(Stored items)
____________
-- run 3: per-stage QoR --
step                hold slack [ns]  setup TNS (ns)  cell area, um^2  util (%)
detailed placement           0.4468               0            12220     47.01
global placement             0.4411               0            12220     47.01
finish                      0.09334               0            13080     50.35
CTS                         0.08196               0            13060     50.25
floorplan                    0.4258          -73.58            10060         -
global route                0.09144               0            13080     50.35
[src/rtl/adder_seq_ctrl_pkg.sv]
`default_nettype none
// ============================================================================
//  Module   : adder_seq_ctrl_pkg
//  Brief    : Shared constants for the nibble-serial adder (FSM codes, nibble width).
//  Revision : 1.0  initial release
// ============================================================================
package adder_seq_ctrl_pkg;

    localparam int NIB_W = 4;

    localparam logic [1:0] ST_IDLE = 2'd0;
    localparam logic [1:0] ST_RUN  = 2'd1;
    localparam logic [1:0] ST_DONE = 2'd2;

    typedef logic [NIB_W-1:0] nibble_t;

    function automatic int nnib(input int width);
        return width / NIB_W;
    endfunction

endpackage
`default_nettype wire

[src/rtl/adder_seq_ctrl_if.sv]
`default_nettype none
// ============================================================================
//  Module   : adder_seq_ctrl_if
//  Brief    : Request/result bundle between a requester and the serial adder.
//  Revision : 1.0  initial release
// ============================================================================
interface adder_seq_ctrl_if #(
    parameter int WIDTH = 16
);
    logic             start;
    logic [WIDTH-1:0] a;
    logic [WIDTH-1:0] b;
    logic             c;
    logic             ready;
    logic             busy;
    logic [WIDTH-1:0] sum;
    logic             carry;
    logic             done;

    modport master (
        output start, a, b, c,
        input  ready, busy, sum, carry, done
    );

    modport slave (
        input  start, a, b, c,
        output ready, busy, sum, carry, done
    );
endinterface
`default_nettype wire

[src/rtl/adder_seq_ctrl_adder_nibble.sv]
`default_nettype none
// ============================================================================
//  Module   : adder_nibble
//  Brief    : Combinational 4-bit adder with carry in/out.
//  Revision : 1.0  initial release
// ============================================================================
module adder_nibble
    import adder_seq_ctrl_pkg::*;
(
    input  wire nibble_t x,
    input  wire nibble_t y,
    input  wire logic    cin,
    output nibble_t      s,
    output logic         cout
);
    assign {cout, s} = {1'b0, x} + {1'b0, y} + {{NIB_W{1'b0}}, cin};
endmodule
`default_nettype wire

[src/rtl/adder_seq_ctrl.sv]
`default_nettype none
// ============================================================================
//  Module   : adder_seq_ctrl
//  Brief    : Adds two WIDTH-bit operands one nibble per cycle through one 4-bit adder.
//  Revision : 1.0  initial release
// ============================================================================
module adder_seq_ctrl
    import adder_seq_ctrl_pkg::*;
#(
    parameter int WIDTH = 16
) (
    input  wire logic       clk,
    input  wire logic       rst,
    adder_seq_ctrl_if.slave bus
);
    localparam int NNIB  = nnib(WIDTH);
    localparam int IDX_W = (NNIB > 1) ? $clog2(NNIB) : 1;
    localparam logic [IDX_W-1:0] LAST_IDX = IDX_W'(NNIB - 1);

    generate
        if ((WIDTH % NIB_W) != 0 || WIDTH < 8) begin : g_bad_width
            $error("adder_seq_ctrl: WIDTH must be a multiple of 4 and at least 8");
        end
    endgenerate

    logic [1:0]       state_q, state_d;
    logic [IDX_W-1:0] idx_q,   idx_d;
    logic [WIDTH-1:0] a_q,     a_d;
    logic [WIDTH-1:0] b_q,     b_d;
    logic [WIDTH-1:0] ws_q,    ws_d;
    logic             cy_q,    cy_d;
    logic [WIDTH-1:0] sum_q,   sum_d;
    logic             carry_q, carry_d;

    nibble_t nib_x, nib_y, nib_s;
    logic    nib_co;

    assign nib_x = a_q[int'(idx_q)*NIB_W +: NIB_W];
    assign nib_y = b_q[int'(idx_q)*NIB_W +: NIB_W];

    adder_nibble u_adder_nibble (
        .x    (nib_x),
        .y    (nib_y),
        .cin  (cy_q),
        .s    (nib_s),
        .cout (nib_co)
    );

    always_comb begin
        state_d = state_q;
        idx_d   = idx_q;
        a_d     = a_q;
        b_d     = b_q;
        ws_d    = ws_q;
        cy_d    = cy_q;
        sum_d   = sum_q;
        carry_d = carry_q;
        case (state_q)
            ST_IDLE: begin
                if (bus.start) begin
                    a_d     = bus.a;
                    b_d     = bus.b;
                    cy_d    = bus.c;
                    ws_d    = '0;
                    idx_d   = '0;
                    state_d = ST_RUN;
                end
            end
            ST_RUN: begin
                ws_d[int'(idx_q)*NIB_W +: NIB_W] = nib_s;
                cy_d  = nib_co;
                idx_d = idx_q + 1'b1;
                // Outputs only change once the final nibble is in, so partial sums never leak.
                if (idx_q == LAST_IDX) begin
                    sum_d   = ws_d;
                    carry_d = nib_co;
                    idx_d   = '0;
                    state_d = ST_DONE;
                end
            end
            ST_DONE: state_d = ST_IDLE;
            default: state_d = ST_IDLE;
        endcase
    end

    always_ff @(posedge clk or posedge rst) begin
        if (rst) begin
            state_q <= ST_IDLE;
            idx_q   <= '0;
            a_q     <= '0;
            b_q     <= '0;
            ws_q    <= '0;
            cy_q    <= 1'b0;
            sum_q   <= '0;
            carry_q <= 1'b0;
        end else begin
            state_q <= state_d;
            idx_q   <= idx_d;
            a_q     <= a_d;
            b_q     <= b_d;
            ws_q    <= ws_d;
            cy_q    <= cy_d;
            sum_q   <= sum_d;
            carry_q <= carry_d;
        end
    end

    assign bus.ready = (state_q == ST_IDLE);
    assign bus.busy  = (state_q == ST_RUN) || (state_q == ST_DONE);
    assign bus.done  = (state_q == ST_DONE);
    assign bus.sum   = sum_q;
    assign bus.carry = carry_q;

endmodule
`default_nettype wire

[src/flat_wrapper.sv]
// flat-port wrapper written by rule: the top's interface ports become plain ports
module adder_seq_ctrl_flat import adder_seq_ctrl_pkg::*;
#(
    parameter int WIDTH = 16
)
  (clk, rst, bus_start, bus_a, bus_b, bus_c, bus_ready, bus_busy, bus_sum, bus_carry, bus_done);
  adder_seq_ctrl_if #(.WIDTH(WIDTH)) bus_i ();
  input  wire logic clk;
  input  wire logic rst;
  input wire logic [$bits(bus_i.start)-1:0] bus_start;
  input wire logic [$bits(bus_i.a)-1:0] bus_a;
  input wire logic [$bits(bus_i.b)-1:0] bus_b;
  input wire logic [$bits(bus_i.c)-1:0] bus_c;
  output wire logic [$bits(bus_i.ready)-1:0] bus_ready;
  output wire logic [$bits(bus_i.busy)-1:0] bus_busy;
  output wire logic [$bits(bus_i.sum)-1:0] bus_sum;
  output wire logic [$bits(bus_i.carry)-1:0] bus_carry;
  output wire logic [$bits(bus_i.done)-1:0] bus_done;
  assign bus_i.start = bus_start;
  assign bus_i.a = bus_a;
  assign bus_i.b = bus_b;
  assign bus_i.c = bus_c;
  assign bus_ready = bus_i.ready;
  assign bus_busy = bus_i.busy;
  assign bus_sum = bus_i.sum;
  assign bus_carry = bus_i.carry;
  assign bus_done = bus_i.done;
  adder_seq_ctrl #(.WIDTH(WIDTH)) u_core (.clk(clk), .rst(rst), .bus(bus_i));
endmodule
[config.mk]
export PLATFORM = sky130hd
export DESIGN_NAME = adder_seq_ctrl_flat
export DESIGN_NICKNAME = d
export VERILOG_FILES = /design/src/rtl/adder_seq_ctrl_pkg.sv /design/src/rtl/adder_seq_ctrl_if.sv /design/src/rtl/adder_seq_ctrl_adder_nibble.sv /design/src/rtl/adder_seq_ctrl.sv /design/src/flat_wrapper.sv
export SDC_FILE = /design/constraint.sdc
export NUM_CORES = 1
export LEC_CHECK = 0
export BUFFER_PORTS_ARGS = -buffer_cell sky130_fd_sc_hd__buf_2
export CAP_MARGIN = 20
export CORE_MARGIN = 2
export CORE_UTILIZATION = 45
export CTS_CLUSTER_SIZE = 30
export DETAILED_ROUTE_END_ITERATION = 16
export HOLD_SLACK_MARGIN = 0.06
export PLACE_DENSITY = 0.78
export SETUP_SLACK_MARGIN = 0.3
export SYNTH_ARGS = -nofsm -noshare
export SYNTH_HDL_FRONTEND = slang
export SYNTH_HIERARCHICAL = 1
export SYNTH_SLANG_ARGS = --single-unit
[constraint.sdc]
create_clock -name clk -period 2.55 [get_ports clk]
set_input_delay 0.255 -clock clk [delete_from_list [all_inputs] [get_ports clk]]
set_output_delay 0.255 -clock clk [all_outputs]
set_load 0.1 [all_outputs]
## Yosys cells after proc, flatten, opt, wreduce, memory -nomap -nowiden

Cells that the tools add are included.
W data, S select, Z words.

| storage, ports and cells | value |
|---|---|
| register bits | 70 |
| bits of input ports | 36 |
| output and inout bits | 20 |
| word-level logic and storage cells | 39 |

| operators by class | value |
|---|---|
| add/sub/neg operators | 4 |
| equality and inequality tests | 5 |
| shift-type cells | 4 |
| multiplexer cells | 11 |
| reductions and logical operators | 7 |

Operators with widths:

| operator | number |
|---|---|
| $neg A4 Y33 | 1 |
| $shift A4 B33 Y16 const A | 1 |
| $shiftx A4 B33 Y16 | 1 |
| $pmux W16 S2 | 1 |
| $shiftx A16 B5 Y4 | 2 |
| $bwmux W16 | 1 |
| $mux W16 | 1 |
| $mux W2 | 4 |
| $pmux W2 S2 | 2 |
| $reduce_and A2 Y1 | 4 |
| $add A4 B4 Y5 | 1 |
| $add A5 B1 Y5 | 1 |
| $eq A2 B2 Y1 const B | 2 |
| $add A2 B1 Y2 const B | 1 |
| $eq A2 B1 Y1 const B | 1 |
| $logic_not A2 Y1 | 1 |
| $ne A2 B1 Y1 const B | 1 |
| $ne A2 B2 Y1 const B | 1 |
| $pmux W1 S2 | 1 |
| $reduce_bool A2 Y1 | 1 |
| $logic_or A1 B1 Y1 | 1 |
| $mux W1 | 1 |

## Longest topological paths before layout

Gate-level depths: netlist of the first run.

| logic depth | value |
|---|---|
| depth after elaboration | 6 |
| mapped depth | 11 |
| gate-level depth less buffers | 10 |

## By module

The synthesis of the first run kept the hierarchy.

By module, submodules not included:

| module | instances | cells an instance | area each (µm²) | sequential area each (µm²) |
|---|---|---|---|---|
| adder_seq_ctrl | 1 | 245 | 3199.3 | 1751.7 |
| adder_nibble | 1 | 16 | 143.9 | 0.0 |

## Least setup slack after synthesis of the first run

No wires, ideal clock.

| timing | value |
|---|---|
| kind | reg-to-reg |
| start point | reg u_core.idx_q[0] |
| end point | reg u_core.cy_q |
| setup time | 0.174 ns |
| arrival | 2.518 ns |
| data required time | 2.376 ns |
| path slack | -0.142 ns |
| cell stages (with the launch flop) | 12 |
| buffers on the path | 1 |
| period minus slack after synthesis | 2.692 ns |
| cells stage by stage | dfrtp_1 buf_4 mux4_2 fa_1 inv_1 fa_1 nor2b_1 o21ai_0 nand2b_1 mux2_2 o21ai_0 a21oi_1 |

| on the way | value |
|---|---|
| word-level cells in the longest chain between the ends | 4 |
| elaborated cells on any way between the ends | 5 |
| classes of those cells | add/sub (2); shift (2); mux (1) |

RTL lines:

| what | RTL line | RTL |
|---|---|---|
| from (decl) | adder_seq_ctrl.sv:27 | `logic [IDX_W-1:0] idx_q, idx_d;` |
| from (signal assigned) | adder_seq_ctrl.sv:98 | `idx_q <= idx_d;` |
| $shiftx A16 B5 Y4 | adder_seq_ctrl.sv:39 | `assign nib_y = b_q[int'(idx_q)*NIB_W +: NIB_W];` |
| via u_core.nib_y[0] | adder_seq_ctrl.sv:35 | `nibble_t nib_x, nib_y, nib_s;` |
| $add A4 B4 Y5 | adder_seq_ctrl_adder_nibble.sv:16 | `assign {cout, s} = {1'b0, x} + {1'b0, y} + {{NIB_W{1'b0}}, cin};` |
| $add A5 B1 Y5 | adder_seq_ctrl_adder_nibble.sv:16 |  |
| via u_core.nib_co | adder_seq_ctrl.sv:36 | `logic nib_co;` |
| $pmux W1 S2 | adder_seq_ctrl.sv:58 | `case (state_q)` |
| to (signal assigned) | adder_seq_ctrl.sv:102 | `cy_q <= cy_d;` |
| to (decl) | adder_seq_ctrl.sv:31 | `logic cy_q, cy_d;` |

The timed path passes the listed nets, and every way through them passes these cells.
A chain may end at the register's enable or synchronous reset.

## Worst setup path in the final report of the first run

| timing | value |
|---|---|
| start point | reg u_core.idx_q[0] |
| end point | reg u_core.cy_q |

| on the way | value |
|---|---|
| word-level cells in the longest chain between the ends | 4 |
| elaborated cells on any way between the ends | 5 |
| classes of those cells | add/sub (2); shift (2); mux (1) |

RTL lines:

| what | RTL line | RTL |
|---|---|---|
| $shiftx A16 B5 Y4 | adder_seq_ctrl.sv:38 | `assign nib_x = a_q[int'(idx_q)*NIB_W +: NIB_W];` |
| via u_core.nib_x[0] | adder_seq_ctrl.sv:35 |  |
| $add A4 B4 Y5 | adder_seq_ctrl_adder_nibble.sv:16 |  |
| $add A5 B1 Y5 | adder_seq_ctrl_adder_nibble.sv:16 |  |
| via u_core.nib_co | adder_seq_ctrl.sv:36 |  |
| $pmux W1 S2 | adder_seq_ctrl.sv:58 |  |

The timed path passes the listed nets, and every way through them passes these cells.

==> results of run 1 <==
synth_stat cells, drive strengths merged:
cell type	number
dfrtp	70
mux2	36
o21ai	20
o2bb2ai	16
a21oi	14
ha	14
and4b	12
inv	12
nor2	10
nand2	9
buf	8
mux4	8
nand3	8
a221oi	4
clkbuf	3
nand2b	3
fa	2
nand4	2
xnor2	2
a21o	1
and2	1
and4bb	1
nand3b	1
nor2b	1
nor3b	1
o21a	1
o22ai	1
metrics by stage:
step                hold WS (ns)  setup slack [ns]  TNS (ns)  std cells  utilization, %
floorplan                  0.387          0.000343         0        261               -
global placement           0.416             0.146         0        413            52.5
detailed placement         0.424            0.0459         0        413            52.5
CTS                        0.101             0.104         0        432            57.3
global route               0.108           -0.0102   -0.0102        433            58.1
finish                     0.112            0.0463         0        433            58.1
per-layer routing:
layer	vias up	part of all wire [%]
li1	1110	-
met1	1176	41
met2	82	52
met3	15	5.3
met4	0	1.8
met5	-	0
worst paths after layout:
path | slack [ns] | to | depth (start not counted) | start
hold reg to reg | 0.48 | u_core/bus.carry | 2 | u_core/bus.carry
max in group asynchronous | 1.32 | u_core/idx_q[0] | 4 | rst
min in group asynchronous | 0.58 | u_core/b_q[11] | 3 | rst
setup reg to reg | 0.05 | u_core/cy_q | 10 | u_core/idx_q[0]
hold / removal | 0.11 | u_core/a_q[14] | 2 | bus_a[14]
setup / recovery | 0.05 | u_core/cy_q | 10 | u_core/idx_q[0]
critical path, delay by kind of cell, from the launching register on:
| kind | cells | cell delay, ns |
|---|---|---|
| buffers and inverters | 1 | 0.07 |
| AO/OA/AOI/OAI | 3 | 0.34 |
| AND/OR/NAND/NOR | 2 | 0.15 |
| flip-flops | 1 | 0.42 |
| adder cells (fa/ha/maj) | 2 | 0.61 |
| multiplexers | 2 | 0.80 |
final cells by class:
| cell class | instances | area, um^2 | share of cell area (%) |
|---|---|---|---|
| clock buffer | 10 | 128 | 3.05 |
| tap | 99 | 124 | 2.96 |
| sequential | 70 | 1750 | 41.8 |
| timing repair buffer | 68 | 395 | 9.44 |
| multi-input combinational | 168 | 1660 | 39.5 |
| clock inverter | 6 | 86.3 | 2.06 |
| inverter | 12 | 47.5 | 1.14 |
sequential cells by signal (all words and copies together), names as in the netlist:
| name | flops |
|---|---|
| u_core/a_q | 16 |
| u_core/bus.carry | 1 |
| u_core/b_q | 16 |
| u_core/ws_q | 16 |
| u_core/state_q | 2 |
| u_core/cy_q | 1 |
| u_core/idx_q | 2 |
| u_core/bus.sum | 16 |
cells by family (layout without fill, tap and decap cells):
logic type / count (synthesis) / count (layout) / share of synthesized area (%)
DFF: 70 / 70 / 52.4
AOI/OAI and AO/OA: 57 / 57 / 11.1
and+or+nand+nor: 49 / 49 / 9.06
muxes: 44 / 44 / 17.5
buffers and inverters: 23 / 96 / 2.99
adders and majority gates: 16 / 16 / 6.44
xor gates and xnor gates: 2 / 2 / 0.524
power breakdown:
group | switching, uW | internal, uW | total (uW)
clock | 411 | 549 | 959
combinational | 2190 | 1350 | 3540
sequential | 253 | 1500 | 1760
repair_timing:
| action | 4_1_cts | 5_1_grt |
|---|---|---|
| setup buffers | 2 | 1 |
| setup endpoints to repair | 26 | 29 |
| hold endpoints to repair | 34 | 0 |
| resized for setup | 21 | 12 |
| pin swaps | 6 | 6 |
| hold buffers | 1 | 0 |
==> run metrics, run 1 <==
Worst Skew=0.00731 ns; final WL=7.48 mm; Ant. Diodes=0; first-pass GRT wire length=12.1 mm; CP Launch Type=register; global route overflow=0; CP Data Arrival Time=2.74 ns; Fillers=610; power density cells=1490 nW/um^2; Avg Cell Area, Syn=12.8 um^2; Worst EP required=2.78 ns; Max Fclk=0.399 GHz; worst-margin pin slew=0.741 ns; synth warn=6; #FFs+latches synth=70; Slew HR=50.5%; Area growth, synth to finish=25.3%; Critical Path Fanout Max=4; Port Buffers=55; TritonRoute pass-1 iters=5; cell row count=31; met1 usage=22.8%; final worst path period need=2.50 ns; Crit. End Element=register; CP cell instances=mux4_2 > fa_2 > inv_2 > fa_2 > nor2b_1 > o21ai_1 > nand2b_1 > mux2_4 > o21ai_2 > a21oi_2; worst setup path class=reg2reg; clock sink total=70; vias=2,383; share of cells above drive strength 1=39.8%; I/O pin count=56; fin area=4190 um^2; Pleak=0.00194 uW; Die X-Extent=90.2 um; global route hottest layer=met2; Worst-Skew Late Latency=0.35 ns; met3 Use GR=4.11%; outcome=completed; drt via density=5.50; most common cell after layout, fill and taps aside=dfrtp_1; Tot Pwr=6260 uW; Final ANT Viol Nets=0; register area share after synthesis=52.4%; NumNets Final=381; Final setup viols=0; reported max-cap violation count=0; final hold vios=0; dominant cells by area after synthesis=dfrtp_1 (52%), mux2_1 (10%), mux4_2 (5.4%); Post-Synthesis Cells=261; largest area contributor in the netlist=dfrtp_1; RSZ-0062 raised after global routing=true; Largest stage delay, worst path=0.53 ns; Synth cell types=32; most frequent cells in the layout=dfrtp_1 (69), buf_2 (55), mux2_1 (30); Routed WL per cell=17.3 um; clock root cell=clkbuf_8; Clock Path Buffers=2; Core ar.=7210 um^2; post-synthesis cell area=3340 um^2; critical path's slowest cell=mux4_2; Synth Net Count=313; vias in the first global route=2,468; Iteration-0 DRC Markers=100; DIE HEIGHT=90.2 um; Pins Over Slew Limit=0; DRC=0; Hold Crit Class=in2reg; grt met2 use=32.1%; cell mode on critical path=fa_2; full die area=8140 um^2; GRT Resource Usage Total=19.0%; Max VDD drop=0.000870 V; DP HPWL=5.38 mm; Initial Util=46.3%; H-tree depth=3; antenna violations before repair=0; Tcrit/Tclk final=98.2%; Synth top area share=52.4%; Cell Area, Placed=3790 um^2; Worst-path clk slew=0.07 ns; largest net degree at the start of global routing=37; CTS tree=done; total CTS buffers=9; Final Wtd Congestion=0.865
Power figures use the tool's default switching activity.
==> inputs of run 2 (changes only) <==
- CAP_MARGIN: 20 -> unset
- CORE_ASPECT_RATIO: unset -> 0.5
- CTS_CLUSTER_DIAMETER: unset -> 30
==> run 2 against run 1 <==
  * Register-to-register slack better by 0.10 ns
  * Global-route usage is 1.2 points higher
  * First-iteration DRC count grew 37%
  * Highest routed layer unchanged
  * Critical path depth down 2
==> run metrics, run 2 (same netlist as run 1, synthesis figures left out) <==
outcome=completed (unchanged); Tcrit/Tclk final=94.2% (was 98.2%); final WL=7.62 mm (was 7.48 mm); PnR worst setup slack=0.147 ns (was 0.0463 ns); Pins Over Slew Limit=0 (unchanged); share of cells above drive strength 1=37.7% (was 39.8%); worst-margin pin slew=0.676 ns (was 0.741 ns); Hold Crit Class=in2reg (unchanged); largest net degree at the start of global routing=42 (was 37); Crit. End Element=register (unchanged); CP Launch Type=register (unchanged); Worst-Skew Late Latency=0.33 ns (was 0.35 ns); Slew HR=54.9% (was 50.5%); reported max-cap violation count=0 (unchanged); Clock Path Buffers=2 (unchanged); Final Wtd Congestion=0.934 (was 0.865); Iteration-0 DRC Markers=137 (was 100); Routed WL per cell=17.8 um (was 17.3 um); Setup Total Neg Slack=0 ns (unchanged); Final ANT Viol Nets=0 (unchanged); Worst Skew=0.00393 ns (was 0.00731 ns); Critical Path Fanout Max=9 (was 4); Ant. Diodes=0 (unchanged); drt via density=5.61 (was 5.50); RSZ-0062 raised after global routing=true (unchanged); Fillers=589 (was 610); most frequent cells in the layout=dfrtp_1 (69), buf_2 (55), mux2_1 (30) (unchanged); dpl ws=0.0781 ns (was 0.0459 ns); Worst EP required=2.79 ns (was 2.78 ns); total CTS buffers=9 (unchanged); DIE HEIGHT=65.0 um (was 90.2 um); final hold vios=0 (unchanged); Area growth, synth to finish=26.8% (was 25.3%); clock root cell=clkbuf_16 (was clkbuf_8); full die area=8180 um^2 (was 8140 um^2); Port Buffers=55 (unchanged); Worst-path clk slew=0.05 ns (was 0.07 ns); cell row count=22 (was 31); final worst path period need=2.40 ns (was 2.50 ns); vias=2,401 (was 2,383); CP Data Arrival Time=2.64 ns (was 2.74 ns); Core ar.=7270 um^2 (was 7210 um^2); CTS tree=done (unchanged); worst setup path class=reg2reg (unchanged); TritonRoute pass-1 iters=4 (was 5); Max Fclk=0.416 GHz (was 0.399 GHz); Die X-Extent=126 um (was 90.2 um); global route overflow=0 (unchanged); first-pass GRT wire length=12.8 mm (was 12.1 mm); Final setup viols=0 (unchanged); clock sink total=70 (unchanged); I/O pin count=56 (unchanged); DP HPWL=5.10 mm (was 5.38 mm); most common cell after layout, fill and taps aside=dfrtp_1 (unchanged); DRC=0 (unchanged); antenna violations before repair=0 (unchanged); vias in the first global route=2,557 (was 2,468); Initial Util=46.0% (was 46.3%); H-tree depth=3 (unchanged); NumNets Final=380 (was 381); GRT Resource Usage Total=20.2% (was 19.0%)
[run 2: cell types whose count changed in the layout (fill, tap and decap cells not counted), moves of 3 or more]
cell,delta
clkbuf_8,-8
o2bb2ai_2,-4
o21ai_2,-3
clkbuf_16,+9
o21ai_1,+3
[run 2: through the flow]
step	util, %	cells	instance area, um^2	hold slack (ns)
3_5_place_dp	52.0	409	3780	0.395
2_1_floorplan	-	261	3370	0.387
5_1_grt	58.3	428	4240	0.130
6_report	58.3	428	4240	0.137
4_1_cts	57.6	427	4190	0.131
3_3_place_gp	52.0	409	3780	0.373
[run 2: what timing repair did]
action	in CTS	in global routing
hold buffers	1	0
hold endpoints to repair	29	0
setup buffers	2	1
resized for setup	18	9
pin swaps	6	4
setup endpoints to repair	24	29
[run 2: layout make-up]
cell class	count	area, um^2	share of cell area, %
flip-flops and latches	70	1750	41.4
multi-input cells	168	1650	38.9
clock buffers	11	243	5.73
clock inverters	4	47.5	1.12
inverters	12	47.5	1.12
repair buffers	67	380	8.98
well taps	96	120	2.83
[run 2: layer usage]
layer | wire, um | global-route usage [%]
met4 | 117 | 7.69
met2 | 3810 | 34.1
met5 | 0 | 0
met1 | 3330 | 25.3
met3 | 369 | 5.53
____________
**Instructions to follow:**
Using the entries, return every line where the word "begin" can be found.

**Reply to the exercise:**
        if ((WIDTH % NIB_W) != 0 || WIDTH < 8) begin : g_bad_width
    always_comb begin
            ST_IDLE: begin
                if (bus.start) begin
            ST_RUN: begin
                if (idx_q == LAST_IDX) begin
    always_ff @(posedge clk or posedge rst) begin
        if (rst) begin
        end else begin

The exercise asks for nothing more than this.